Remember that scene in Tommy Boy where Tommy's sitting in a diner holding a bread roll, caressing it with his hands until he gets too rough and turns the bread into crumbs? Your processor is just as fragile, or if you're running an Intel LGA775 platform or later, the processor socket is what you need to worry about.
Let's start with AMD users and older Intel processor owners. Every pin on the bottom of your CPU matters, and the more pins there are, the easier they are to bend. If you're not extra careful when lining up your processor with the motherboard socket, you could bend or break a pin completely. If it's just bent, you can try readjusting it by using the tip of a mechanical pencil, but if it's broken off, it's game over.
The situation is even more delicate for those on an Intel LGA775 or later platform. Rather than stick the pins on the processor, Intel positioned them on the motherboard and they're incredibly easy to bend. Avoid the temptation to run your finger across them, and never force your processor into the socket. If you bend the pins, you've just rendered the entire motherboard unusable.

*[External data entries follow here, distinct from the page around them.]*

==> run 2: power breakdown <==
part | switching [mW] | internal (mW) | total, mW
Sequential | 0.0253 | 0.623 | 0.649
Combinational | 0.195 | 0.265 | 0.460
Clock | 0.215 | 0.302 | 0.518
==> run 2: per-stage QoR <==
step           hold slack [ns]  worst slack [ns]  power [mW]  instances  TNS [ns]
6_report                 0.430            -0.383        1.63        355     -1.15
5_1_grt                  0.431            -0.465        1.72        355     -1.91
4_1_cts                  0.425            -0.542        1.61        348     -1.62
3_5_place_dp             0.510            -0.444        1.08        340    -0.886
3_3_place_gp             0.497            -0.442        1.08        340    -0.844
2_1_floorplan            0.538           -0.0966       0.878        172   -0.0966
[src/sed_pkg.sv]
// Shared types, character constants and helpers for the string escape decoder.
package sed_pkg;

  localparam int unsigned QueueDepth = 4;

  localparam logic [7:0] CH_BSL   = 8'h5c;
  localparam logic [7:0] CH_QUEST = 8'h3f;
  localparam logic [7:0] CH_X     = 8'h78;
  localparam logic [7:0] CH_BEL   = 8'h07;
  localparam logic [7:0] CH_BS    = 8'h08;
  localparam logic [7:0] CH_FF    = 8'h0c;
  localparam logic [7:0] CH_LF    = 8'h0a;
  localparam logic [7:0] CH_CR    = 8'h0d;
  localparam logic [7:0] CH_TAB   = 8'h09;
  localparam logic [7:0] CH_VT    = 8'h0b;

  typedef enum logic [2:0] {
    MODE_PLAIN = 3'd0,
    MODE_ESC   = 3'd1,
    MODE_HEX1  = 3'd2,
    MODE_HEX2  = 3'd3,
    MODE_OCT1  = 3'd4,
    MODE_OCT2  = 3'd5
  } esc_mode_t;

  typedef struct packed {
    logic [7:0] in_byte;
    logic       is_final;
  } in_item_t;

  typedef struct packed {
    logic [7:0] out_byte;
    logic       bad_escape;
    logic       string_done;
    logic       run_last;
  } out_item_t;

  // One decode step: up to two results plus the next escape state.
  typedef struct packed {
    logic [1:0] count;
    out_item_t  res0;
    out_item_t  res1;
    esc_mode_t  mode;
    logic [7:0] value;
  } dec_step_t;

  // {valid, digit value}
  function automatic logic [4:0] hex_digit(input logic [7:0] b);
    logic [4:0] r;
    r = 5'd0;
    if (b >= 8'h30 && b <= 8'h39) begin
      r = {1'b1, b[3:0]};
    end else if ((b >= 8'h61 && b <= 8'h66) || (b >= 8'h41 && b <= 8'h46)) begin
      r = {1'b1, b[3:0] + 4'd9};
    end
    return r;
  endfunction

  // {hit, control code} for the single-letter escapes
  function automatic logic [8:0] letter_escape(input logic [7:0] b);
    logic [8:0] r;
    r = 9'd0;
    case (b)
      8'h61:   r = {1'b1, CH_BEL};
      8'h62:   r = {1'b1, CH_BS};
      8'h66:   r = {1'b1, CH_FF};
      8'h6e:   r = {1'b1, CH_LF};
      8'h72:   r = {1'b1, CH_CR};
      8'h74:   r = {1'b1, CH_TAB};
      8'h76:   r = {1'b1, CH_VT};
      default: r = 9'd0;
    endcase
    return r;
  endfunction

endpackage
### src/sv/ebml_element_encoder.sv
// ----------------------------------------------------------------------------
// EBML element encoder
// Turns one element piece per input beat into a big-endian byte stream.
// ----------------------------------------------------------------------------
//  Channel   Dir  tdata                           tuser       tlast
//  s_axis    in   element_id[31:0], value[95:32]  action[1:0] -
//  m_axis    out  out_byte[7:0]                   -           last
//
// An item is held in the input register, encoded combinationally into a
// 13-byte shift register and sent out at one byte per cycle while m_axis_tready is high, 1 to 13 beats.
// The next item is loaded as the last byte of the previous one leaves, so
// items follow without gaps. The output byte comes straight from a register.
// Reset is synchronous, active low, and empties both stages.
// Back-pressure on m_axis holds the shift register and, once the input
// register is full, deasserts s_axis_tready.
// ----------------------------------------------------------------------------
`include "assert_macros.svh"

module ebml_element_encoder (
    input  logic                  i_clk,
    input  logic                  i_rst_n,
    input  logic                  s_axis_tvalid,
    output logic                  s_axis_tready,
    input  logic [95:0]           s_axis_tdata,  // element_id[31:0], value[95:32]
    input  ebml_enc_pkg::t_action s_axis_tuser,  // action[1:0]
    output logic                  m_axis_tvalid,
    input  logic                  m_axis_tready,
    output ebml_enc_pkg::t_byte   m_axis_tdata,  // out_byte[7:0]
    output logic                  m_axis_tlast
);
    import ebml_enc_pkg::*;

    t_action           r_act;
    logic [31:0]       r_id;
    logic [63:0]       r_val;
    logic              r_in_vld;
    logic              n_in_vld;

    t_byte             r_buf [MaxBytes];
    t_byte             n_buf [MaxBytes];
    logic [CntW-1:0]   r_cnt;
    logic [CntW-1:0]   n_cnt;

    logic              s_beat;
    logic              m_beat;
    logic              load;

    logic [2:0]        id_len;
    logic [2:0]        sz_len;
    logic [3:0]        pay_len;
    logic [31:0]       id_al;
    t_byte             sz_b  [8];
    t_byte             pay_b [8];
    logic [63:0]       val_al;
    logic [3:0]        u_len;
    logic [CntW-1:0]   enc_len;
    t_byte             enc_b [MaxBytes];

    assign m_beat        = m_axis_tvalid && m_axis_tready;
    assign load          = r_in_vld && ((r_cnt == '0) || (r_cnt == CntW'(1) && m_beat));
    assign s_axis_tready = !r_in_vld || load;
    assign s_beat        = s_axis_tvalid && s_axis_tready;

    assign m_axis_tvalid = (r_cnt != '0);
    assign m_axis_tdata  = r_buf[0];
    assign m_axis_tlast  = (r_cnt == CntW'(1));

    // Minimal byte count of the unsigned value, at least one.
    always_comb begin
        u_len = 4'd1;
        for (int i = 1; i < 8; i++) begin
            if (r_val[8*i +: 8] != 8'h00) begin
                u_len = 4'(i + 1);
            end
        end
    end

    always_comb begin
        case (u_len)
            4'd1:    val_al = {r_val[7:0],  56'h0};
            4'd2:    val_al = {r_val[15:0], 48'h0};
            4'd3:    val_al = {r_val[23:0], 40'h0};
            4'd4:    val_al = {r_val[31:0], 32'h0};
            4'd5:    val_al = {r_val[39:0], 24'h0};
            4'd6:    val_al = {r_val[47:0], 16'h0};
            4'd7:    val_al = {r_val[55:0], 8'h0};
            default: val_al = r_val;
        endcase
    end

    always_comb begin
        if (r_id[31:24] != 8'h00) begin
            id_al = r_id;
        end else if (r_id[23:16] != 8'h00) begin
            id_al = {r_id[23:0], 8'h0};
        end else if (r_id[15:8] != 8'h00) begin
            id_al = {r_id[15:0], 16'h0};
        end else begin
            id_al = {r_id[7:0], 24'h0};
        end
    end

    always_comb begin
        for (int i = 0; i < 8; i++) begin
            sz_b[i]  = 8'h00;
            pay_b[i] = 8'h00;
        end
        if (r_id[31:24] != 8'h00) begin
            id_len = 3'd4;
        end else if (r_id[23:16] != 8'h00) begin
            id_len = 3'd3;
        end else if (r_id[15:8] != 8'h00) begin
            id_len = 3'd2;
        end else begin
            id_len = 3'd1;
        end
        sz_len  = 3'd1;
        pay_len = 4'd0;
        unique case (r_act)
            ACT_HEADER: begin
                if (r_val[31:0] < SZ_LIM1) begin
                    sz_b[0] = MARK1 | r_val[7:0];
                    sz_len  = 3'd1;
                end else if (r_val[31:0] < SZ_LIM2) begin
                    sz_b[0] = MARK2 | {2'b00, r_val[13:8]};
                    sz_b[1] = r_val[7:0];
                    sz_len  = 3'd2;
                end else if (r_val[31:0] < SZ_LIM3) begin
                    sz_b[0] = MARK3 | {3'b000, r_val[20:16]};
                    sz_b[1] = r_val[15:8];
                    sz_b[2] = r_val[7:0];
                    sz_len  = 3'd3;
                end else if (r_val[31:0] < SZ_LIM4) begin
                    sz_b[0] = MARK4 | {4'h0, r_val[27:24]};
                    sz_b[1] = r_val[23:16];
                    sz_b[2] = r_val[15:8];
                    sz_b[3] = r_val[7:0];
                    sz_len  = 3'd4;
                end else begin
                    sz_b[0] = MARK5;
                    sz_b[1] = r_val[31:24];
                    sz_b[2] = r_val[23:16];
                    sz_b[3] = r_val[15:8];
                    sz_b[4] = r_val[7:0];
                    sz_len  = 3'd5;
                end
            end
            ACT_UINT: begin
                sz_b[0] = MARK1 | {4'h0, u_len};
                for (int i = 0; i < 8; i++) begin
                    pay_b[i] = val_al[63 - 8*i -: 8];
                end
                pay_len = u_len;
            end
            ACT_FLOAT: begin
                sz_b[0] = MARK1 | 8'h04;
                for (int i = 0; i < 4; i++) begin
                    pay_b[i] = r_val[31 - 8*i -: 8];
                end
                pay_len = 4'd4;
            end
            ACT_RAW: begin
                id_len   = 3'd0;
                sz_len   = 3'd0;
                pay_b[0] = r_val[7:0];
                pay_len  = 4'd1;
            end
        endcase
    end

    assign enc_len = CntW'({1'b0, id_len}) + CntW'({1'b0, sz_len}) + pay_len;

    // Each output position picks from the ID, size or payload bytes.
    always_comb begin
        logic [3:0] j;
        logic [3:0] p;
        for (int k = 0; k < MaxBytes; k++) begin
            j = 4'(k) - {1'b0, id_len};
            p = j - {1'b0, sz_len};
            if (k < 4 && 4'(k) < {1'b0, id_len}) begin
                enc_b[k] = id_al[31 - 8*(k % 4) -: 8];
            end else if (j < {1'b0, sz_len}) begin
                enc_b[k] = sz_b[j[2:0]];
            end else begin
                enc_b[k] = pay_b[p[2:0]];
            end
        end
    end

    always_comb begin
        n_in_vld = r_in_vld;
        if (s_beat) begin
            n_in_vld = 1'b1;
        end else if (load) begin
            n_in_vld = 1'b0;
        end
    end

    always_comb begin
        n_cnt = r_cnt;
        for (int i = 0; i < MaxBytes; i++) begin
            n_buf[i] = r_buf[i];
        end
        if (load) begin
            n_cnt = enc_len;
            for (int i = 0; i < MaxBytes; i++) begin
                n_buf[i] = enc_b[i];
            end
        end else if (m_beat) begin
            n_cnt = r_cnt - CntW'(1);
            for (int i = 0; i < MaxBytes - 1; i++) begin
                n_buf[i] = r_buf[i + 1];
            end
            n_buf[MaxBytes - 1] = 8'h00;
        end
    end

    always_ff @(posedge i_clk) begin
        if (!i_rst_n) begin
            r_in_vld <= 1'b0;
            r_cnt    <= '0;
        end else begin
            r_in_vld <= n_in_vld;
            r_cnt    <= n_cnt;
        end
    end

    always_ff @(posedge i_clk) begin
        if (s_beat) begin
            r_act <= s_axis_tuser;
            r_id  <= s_axis_tdata[31:0];
            r_val <= s_axis_tdata[95:32];
        end
        for (int i = 0; i < MaxBytes; i++) begin
            r_buf[i] <= n_buf[i];
        end
    end

    `AST_CHK(a_cnt_range, r_cnt <= CntW'(MaxBytes), "byte count out of range")
    `AST_CHK(a_load_len, load |-> (enc_len != '0 && enc_len <= CntW'(MaxBytes)), "bad item length")
    `AST_CHK(a_mid_beat, (m_beat && !m_axis_tlast) |=> m_axis_tvalid, "item cut short")
    `AST_CHK(a_drain, (m_beat && m_axis_tlast && !r_in_vld) |=> !m_axis_tvalid, "extra beat after last")
    `AST_ALW(a_rst_idle, !i_rst_n |=> (!m_axis_tvalid && s_axis_tready), "not idle after reset")

endmodule
===== src/rtl/bis_locate.sv =====
// Source position stages: coordinate times step, then edge clamp and split.
// Depends on bis_pkg.
`timescale 1ns / 1ps

module bis_locate import bis_pkg::*; (
  input  logic                 clk,
  input  bis_adv_t             adv,
  input  logic [COORD_W-1:0]   col,
  input  logic [COORD_W-1:0]   row,
  input  logic [STEP_W-1:0]    step_x,
  input  logic [STEP_W-1:0]    step_y,
  input  logic [SIZE_W-1:0]    src_width,
  input  logic [SIZE_W-1:0]    src_height,
  output logic [COL_W-1:0]     i0,
  output logic [ROW_W-1:0]     j0,
  output logic [FRAC_BITS-1:0] s,
  output logic [FRAC_BITS-1:0] t
);

  function automatic logic [SIZE_W-1:0] clamp_size(input logic [SIZE_W-1:0] v,
                                                   input logic [SIZE_W-1:0] maxv);
    logic [SIZE_W-1:0] r;
    r = v;
    if (v == '0) r = SIZE_W'(1);
    else if (v > maxv) r = maxv;
    return r;
  endfunction

  logic [POS_W-1:0]     pos_x_r, pos_y_r;
  logic [COL_W-1:0]     i0_r, i0_nxt;
  logic [ROW_W-1:0]     j0_r, j0_nxt;
  logic [FRAC_BITS-1:0] s_r, s_nxt, t_r, t_nxt;
  logic [SIZE_W-1:0]    w_eff, h_eff, w_m1, h_m1;
  logic [IP_W-1:0]      ip_x, ip_y;

  always_ff @(posedge clk) begin
    if (adv.s1) begin
      pos_x_r <= POS_W'(col) * POS_W'(step_x);
      pos_y_r <= POS_W'(row) * POS_W'(step_y);
    end
  end

  always_comb begin
    w_eff = clamp_size(src_width, SIZE_W'(MAX_WIDTH));
    h_eff = clamp_size(src_height, SIZE_W'(MAX_HEIGHT));
    w_m1  = w_eff - SIZE_W'(1);
    h_m1  = h_eff - SIZE_W'(1);
    ip_x  = pos_x_r[POS_W-1:FRAC_BITS];
    ip_y  = pos_y_r[POS_W-1:FRAC_BITS];
    // saturate at the last column/row and drop the fraction
    if (ip_x >= IP_W'(w_m1)) begin
      i0_nxt = w_m1[COL_W-1:0];
      s_nxt  = '0;
    end else begin
      i0_nxt = ip_x[COL_W-1:0];
      s_nxt  = pos_x_r[FRAC_BITS-1:0];
    end
    if (ip_y >= IP_W'(h_m1)) begin
      j0_nxt = h_m1[ROW_W-1:0];
      t_nxt  = '0;
    end else begin
      j0_nxt = ip_y[ROW_W-1:0];
      t_nxt  = pos_y_r[FRAC_BITS-1:0];
    end
  end

  always_ff @(posedge clk) begin
    if (adv.s2) begin
      i0_r <= i0_nxt;
      j0_r <= j0_nxt;
      s_r  <= s_nxt;
      t_r  <= t_nxt;
    end
  end

  assign i0 = i0_r;
  assign j0 = j0_r;
  assign s  = s_r;
  assign t  = t_r;

endmodule


===== config.mk =====
export PLATFORM = sky130hd
export DESIGN_NAME = bis_locate
export DESIGN_NICKNAME = d
export VERILOG_FILES = /design/src/rtl/bis_pkg.sv /design/src/rtl/bis_locate.sv
export SDC_FILE = /design/constraint.sdc
export NUM_CORES = 1
export LEC_CHECK = 0
export BUFFER_PORTS_ARGS = -buffer_cell sky130_fd_sc_hd__buf_4
export CELL_PAD_IN_SITES_DETAIL_PLACEMENT = 0
export CELL_PAD_IN_SITES_GLOBAL_PLACEMENT = 2
export CORE_ASPECT_RATIO = 1.25
export CORE_MARGIN = 2
export CORE_UTILIZATION = 44
export DETAILED_ROUTE_END_ITERATION = 10
export GPL_TIMING_DRIVEN = 0
export PLACE_DENSITY_LB_ADDON = 0.1
export SETUP_SLACK_MARGIN = 0.2
export SLEW_MARGIN = 20
export SYNTH_ARGS = -nofsm -noshare
export SYNTH_HDL_FRONTEND = slang
export SYNTH_SLANG_ARGS = --single-unit

===== constraint.sdc =====
create_clock -name clk -period 13.4 [get_ports clk]
set_input_delay 0.67 -clock clk [delete_from_list [all_inputs] [get_ports clk]]
set_output_delay 0.67 -clock clk [all_outputs]
set_load 0.01 [all_outputs]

Joe Blowhard from accounting swears that smart computing habits are all you need to surf safely on the Web and avoid falling prey to malware. Hell, we'll even concede it's entirely possible to shuffle unprotected through cyberspace without contracting a virus, and by playing it safe, you can even stack the odds considerably in your favor. But do we recommend going this route?
Not a chance. Virus writers have become increasingly crafty in coding their wares, as well in delivering their foul files. And it's not just the Internet you need to watch out for. We know of cases where malware has come preinstalled on digital photo frames, USB keys, and even driver discs straight from the factory.
Of course, the more risky your behavior — like mucking around with keygens, downloading from untrusted sources, opening up email attachments with reckless abandon — the quicker you'll take down your unprotected PC. If that's your goal, then skip our Security Shootout and roll through the Web naked (your PC, not you). Otherwise, suck it up and install antivirus software.
Once a month, Microsoft releases a handful of patches for Windows designed to plug up security holes, improve performance, and kick reliability up a notch (you know this as Patch Tuesday). Adobe updates its notoriously buggy Acrobat and Reader software on a quarterly basis, though more recently the company has mulled moving to a monthly update schedule as well. Other software vendors may or may not have a schedule in place, but most of them allow for automatic updating, and it's a good idea to leave this enabled.
Out of date software leaves you vulnerable to the latest hacks and exploits, making you an easy target for Internet scum. Think about it for a moment. If you're a hack looking to take down as many systems as possible, are you going to waste your time trying to punch your way through patched software, or prey on the lazy who have yet to update their software? It's a simple numbers game, and if you're rolling with unpatched software, you're at risk of becoming another statistic. This is how Conficker was able to spread so quickly.
You don't always have to rely on auto-update schemes. Security firm Secunia makes an awesome piece of software called PSI (Free, http.secuia.com) that scans all your programs and shows which ones have patches available. You can even update your outdated software right from within PSI.